## Dataset records
**********

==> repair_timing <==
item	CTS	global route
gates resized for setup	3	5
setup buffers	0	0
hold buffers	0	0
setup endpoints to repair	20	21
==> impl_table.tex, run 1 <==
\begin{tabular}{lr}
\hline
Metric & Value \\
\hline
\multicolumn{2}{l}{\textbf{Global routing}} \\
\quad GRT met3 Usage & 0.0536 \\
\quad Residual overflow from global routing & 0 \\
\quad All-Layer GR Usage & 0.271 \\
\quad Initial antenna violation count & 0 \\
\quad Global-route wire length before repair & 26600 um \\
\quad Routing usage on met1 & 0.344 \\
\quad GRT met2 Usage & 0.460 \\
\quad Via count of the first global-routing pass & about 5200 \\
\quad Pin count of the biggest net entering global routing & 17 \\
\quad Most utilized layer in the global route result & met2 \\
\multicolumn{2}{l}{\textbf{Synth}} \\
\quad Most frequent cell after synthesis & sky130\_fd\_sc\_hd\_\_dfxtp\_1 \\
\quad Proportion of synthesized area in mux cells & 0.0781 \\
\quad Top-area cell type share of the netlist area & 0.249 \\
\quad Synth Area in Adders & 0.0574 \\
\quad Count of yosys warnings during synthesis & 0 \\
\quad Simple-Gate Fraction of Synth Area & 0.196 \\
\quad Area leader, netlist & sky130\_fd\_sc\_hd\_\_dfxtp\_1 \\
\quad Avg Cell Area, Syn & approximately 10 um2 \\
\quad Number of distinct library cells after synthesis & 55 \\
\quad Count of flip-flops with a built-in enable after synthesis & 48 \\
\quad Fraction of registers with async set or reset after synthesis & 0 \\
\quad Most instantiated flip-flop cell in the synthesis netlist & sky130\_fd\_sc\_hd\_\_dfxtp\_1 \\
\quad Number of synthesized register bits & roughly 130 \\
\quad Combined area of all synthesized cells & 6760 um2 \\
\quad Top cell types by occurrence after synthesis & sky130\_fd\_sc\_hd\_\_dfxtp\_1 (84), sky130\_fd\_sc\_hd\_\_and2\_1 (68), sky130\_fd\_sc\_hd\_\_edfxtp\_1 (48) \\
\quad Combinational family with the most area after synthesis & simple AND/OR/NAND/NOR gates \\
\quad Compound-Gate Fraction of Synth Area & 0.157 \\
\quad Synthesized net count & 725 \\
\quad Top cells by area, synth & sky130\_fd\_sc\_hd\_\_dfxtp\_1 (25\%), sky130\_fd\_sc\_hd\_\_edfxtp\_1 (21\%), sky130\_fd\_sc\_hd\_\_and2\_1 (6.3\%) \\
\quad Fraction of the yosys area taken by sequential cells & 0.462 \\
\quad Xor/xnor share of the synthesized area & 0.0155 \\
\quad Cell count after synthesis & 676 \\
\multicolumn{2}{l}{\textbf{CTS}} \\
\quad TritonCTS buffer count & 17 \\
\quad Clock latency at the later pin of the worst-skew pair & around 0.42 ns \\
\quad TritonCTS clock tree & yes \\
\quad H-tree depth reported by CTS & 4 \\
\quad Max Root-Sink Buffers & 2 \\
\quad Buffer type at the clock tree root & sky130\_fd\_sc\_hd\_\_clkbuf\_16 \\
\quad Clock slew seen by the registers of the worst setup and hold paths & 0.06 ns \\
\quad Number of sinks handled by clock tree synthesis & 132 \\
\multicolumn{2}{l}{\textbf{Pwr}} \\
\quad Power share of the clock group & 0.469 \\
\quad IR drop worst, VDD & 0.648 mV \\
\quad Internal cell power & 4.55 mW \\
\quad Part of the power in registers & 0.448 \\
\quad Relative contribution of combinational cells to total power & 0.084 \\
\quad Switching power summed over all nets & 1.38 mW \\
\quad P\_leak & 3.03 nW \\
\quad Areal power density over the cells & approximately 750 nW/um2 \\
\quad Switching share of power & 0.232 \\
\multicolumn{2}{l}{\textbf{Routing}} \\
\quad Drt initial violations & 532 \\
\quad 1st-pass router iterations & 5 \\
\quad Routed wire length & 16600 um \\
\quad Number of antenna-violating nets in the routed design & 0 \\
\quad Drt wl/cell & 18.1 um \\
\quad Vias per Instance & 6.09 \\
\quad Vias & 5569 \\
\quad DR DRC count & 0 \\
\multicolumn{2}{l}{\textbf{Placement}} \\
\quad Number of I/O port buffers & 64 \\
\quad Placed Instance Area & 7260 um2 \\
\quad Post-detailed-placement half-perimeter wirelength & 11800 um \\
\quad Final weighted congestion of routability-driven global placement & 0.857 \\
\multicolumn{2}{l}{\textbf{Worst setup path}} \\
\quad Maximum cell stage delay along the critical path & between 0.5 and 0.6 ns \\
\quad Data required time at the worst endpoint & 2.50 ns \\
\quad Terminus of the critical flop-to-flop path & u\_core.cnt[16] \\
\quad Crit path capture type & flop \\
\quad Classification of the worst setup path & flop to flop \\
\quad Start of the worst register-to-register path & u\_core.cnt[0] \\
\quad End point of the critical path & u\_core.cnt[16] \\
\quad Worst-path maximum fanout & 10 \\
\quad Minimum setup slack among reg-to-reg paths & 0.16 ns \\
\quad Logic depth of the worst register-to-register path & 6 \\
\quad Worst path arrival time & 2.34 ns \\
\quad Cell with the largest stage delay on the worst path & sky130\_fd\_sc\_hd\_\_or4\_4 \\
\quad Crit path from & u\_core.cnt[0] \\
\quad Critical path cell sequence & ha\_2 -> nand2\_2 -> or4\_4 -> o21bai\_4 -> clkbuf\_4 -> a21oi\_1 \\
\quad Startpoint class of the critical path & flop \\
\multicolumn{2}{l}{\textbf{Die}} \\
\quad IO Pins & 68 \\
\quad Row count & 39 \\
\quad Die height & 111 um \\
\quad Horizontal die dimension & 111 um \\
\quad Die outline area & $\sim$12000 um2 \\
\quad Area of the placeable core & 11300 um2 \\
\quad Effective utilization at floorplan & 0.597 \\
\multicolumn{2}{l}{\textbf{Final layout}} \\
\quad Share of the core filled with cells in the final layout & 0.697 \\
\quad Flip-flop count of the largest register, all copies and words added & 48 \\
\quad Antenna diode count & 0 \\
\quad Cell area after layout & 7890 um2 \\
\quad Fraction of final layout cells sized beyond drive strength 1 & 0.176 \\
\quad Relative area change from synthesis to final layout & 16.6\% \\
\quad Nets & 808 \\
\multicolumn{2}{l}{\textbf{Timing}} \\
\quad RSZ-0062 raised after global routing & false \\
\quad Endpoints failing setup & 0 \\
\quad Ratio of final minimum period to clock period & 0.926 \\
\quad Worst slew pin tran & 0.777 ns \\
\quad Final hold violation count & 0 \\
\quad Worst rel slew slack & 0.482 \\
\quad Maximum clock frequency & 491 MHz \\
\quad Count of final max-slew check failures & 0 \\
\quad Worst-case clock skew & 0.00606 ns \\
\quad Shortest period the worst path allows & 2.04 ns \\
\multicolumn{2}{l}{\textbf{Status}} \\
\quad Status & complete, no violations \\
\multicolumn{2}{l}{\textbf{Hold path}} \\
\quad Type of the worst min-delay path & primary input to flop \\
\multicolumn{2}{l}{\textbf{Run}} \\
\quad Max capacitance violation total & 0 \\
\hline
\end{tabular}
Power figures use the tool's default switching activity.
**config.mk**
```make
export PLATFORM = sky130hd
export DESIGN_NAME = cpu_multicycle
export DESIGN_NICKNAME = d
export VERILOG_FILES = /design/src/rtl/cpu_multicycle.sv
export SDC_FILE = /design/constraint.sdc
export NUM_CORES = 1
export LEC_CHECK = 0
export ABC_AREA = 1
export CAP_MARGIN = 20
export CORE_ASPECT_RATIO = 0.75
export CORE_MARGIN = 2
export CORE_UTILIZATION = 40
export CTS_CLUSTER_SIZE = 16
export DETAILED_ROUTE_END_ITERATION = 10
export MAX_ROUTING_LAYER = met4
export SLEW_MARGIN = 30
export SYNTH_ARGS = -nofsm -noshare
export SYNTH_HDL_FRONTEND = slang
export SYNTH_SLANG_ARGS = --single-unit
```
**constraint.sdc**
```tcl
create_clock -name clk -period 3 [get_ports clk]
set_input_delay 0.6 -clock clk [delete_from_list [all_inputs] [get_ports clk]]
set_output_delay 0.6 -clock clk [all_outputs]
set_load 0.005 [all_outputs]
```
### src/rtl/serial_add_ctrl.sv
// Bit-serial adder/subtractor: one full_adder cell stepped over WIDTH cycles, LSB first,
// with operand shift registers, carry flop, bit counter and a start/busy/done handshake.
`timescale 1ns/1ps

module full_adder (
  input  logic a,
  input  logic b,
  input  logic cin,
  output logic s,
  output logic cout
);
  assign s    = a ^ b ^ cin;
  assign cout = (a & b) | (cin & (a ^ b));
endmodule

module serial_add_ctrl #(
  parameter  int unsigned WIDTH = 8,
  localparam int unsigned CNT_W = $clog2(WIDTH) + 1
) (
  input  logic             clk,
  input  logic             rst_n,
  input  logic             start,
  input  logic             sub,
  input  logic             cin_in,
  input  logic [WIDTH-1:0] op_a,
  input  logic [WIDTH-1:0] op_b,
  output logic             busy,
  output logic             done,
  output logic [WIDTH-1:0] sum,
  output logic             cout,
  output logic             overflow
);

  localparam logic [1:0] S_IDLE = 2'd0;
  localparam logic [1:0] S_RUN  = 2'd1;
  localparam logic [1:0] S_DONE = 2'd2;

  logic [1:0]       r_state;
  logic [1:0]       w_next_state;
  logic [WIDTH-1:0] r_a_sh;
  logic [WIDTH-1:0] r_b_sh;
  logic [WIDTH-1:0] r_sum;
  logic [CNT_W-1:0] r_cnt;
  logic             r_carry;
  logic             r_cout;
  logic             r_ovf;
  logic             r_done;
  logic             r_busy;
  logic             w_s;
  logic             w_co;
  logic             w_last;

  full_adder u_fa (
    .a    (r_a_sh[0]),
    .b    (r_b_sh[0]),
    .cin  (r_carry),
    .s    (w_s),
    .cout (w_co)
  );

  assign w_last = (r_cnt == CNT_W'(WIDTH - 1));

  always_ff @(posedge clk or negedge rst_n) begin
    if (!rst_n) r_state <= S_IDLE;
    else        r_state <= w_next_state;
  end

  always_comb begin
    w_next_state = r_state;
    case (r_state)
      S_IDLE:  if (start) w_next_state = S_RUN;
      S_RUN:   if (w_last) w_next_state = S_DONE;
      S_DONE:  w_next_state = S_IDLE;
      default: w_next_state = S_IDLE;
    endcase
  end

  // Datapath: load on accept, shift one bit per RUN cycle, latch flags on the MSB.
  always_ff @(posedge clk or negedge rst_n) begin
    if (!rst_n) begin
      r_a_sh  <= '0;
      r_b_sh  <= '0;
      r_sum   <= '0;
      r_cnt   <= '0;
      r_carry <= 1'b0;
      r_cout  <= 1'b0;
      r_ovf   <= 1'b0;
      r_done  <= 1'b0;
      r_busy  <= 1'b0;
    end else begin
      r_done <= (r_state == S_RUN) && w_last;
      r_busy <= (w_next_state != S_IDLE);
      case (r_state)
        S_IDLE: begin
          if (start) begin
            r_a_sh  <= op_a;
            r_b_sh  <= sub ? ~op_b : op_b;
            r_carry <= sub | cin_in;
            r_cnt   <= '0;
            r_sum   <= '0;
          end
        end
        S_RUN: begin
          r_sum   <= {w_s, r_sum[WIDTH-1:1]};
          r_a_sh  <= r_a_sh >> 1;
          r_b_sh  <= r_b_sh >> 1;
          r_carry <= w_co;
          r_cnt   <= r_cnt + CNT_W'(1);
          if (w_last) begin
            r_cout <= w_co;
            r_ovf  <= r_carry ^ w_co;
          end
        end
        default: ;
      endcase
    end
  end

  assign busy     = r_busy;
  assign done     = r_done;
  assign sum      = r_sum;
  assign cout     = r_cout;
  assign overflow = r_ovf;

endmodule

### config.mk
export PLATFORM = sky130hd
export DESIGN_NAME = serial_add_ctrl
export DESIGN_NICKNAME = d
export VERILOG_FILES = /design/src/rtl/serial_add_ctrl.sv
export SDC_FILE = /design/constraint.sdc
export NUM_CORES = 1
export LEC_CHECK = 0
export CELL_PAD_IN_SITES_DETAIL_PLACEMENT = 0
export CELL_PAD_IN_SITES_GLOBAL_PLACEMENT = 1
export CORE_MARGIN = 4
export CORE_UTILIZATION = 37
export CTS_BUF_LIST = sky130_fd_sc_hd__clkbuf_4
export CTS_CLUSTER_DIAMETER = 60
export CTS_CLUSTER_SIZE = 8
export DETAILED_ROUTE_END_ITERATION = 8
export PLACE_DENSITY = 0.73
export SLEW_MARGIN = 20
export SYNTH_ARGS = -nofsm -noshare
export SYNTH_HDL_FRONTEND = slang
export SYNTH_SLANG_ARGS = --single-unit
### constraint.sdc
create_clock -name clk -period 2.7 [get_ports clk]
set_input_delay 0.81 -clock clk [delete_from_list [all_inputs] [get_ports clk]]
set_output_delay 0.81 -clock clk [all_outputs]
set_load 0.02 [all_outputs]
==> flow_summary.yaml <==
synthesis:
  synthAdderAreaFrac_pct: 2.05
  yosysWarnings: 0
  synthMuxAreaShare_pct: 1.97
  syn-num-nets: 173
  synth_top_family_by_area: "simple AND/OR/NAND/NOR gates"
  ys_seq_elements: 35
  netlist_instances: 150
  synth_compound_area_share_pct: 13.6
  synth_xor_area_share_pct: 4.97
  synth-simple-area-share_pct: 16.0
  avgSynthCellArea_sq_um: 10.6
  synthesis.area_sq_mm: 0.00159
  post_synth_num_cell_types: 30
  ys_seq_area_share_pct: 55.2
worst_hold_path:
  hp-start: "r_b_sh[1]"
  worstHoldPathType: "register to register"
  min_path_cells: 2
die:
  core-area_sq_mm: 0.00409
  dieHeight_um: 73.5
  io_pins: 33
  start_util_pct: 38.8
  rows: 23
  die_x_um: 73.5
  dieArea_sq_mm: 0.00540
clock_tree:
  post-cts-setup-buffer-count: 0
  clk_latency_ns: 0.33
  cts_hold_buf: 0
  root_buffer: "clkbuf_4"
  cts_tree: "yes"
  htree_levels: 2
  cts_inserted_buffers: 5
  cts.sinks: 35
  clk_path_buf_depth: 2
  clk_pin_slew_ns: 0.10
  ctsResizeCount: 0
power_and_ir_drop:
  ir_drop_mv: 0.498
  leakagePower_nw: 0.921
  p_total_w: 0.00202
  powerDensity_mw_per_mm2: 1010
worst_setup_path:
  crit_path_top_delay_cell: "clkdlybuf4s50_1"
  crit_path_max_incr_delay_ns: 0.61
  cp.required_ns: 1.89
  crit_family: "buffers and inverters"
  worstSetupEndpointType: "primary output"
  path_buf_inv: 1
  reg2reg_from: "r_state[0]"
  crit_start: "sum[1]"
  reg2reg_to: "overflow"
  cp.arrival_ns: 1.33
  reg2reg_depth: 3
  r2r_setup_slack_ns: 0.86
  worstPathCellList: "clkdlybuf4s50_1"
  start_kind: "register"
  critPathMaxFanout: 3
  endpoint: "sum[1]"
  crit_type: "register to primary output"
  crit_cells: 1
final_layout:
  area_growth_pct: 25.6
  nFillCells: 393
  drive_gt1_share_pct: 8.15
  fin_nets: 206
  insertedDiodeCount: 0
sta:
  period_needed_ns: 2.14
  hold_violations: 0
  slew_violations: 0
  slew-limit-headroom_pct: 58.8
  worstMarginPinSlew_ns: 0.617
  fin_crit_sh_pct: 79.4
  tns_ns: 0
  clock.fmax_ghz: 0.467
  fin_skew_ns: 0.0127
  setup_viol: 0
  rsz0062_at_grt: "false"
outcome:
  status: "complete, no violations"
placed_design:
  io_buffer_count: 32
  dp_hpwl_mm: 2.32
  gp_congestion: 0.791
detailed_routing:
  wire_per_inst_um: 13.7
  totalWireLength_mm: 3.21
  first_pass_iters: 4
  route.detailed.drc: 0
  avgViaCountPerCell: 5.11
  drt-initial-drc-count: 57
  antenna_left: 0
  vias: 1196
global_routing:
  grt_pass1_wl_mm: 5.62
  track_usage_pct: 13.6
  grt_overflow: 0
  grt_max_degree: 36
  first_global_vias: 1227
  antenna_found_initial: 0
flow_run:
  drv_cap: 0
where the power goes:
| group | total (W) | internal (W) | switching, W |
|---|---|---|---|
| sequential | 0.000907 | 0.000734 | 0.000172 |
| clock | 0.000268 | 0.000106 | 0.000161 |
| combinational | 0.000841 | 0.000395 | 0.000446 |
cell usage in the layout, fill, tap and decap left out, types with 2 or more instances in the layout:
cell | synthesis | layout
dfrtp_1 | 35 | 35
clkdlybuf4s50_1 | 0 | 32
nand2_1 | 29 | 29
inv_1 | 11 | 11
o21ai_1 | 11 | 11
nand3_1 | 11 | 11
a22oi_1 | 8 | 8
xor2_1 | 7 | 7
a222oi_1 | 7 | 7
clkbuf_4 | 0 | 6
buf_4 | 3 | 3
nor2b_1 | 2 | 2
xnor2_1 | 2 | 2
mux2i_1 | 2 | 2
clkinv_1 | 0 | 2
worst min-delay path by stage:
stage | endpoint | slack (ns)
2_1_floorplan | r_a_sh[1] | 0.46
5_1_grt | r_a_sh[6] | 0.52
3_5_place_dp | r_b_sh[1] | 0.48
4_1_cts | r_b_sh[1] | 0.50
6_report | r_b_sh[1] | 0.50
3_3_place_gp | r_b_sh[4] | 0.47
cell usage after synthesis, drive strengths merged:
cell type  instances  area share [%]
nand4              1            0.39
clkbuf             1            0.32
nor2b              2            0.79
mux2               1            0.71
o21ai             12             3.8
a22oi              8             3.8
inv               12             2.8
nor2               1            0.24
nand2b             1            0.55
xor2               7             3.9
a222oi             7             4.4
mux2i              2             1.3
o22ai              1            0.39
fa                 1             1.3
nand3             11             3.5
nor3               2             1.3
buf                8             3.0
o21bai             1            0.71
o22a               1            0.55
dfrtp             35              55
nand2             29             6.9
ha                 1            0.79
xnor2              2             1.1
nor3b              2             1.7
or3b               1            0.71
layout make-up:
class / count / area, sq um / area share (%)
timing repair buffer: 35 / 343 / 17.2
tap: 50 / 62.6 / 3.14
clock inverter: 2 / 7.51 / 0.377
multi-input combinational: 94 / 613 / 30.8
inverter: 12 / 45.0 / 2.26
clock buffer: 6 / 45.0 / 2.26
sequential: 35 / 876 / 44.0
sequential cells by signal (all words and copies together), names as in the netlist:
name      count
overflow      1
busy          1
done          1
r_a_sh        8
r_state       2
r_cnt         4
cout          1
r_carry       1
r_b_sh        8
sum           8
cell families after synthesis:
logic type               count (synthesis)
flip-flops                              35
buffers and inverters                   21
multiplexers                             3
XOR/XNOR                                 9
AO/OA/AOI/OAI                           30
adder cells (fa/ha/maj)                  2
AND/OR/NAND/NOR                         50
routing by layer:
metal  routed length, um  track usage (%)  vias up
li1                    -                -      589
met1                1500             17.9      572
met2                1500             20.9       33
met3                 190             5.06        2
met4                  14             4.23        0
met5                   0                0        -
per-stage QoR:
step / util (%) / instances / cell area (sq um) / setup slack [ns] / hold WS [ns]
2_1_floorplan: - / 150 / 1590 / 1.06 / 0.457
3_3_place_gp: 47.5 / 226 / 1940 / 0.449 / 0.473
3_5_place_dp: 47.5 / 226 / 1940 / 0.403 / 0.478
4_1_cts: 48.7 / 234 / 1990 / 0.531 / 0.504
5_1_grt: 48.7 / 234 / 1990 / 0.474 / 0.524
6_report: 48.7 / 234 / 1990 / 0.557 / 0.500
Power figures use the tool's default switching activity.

**********

## Problem to work on
Would you retype exactly the lines above, from the line with "synthesis netlist & sky130\_fd\_sc\_hd\_\_dfxtp\_1 \\" to the line with "count & 725 \\", with both end lines kept and nothing more?

## Your solution
\quad Most instantiated flip-flop cell in the synthesis netlist & sky130\_fd\_sc\_hd\_\_dfxtp\_1 \\
\quad Number of synthesized register bits & roughly 130 \\
\quad Combined area of all synthesized cells & 6760 um2 \\
\quad Top cell types by occurrence after synthesis & sky130\_fd\_sc\_hd\_\_dfxtp\_1 (84), sky130\_fd\_sc\_hd\_\_and2\_1 (68), sky130\_fd\_sc\_hd\_\_edfxtp\_1 (48) \\
\quad Combinational family with the most area after synthesis & simple AND/OR/NAND/NOR gates \\
\quad Compound-Gate Fraction of Synth Area & 0.157 \\
\quad Synthesized net count & 725 \\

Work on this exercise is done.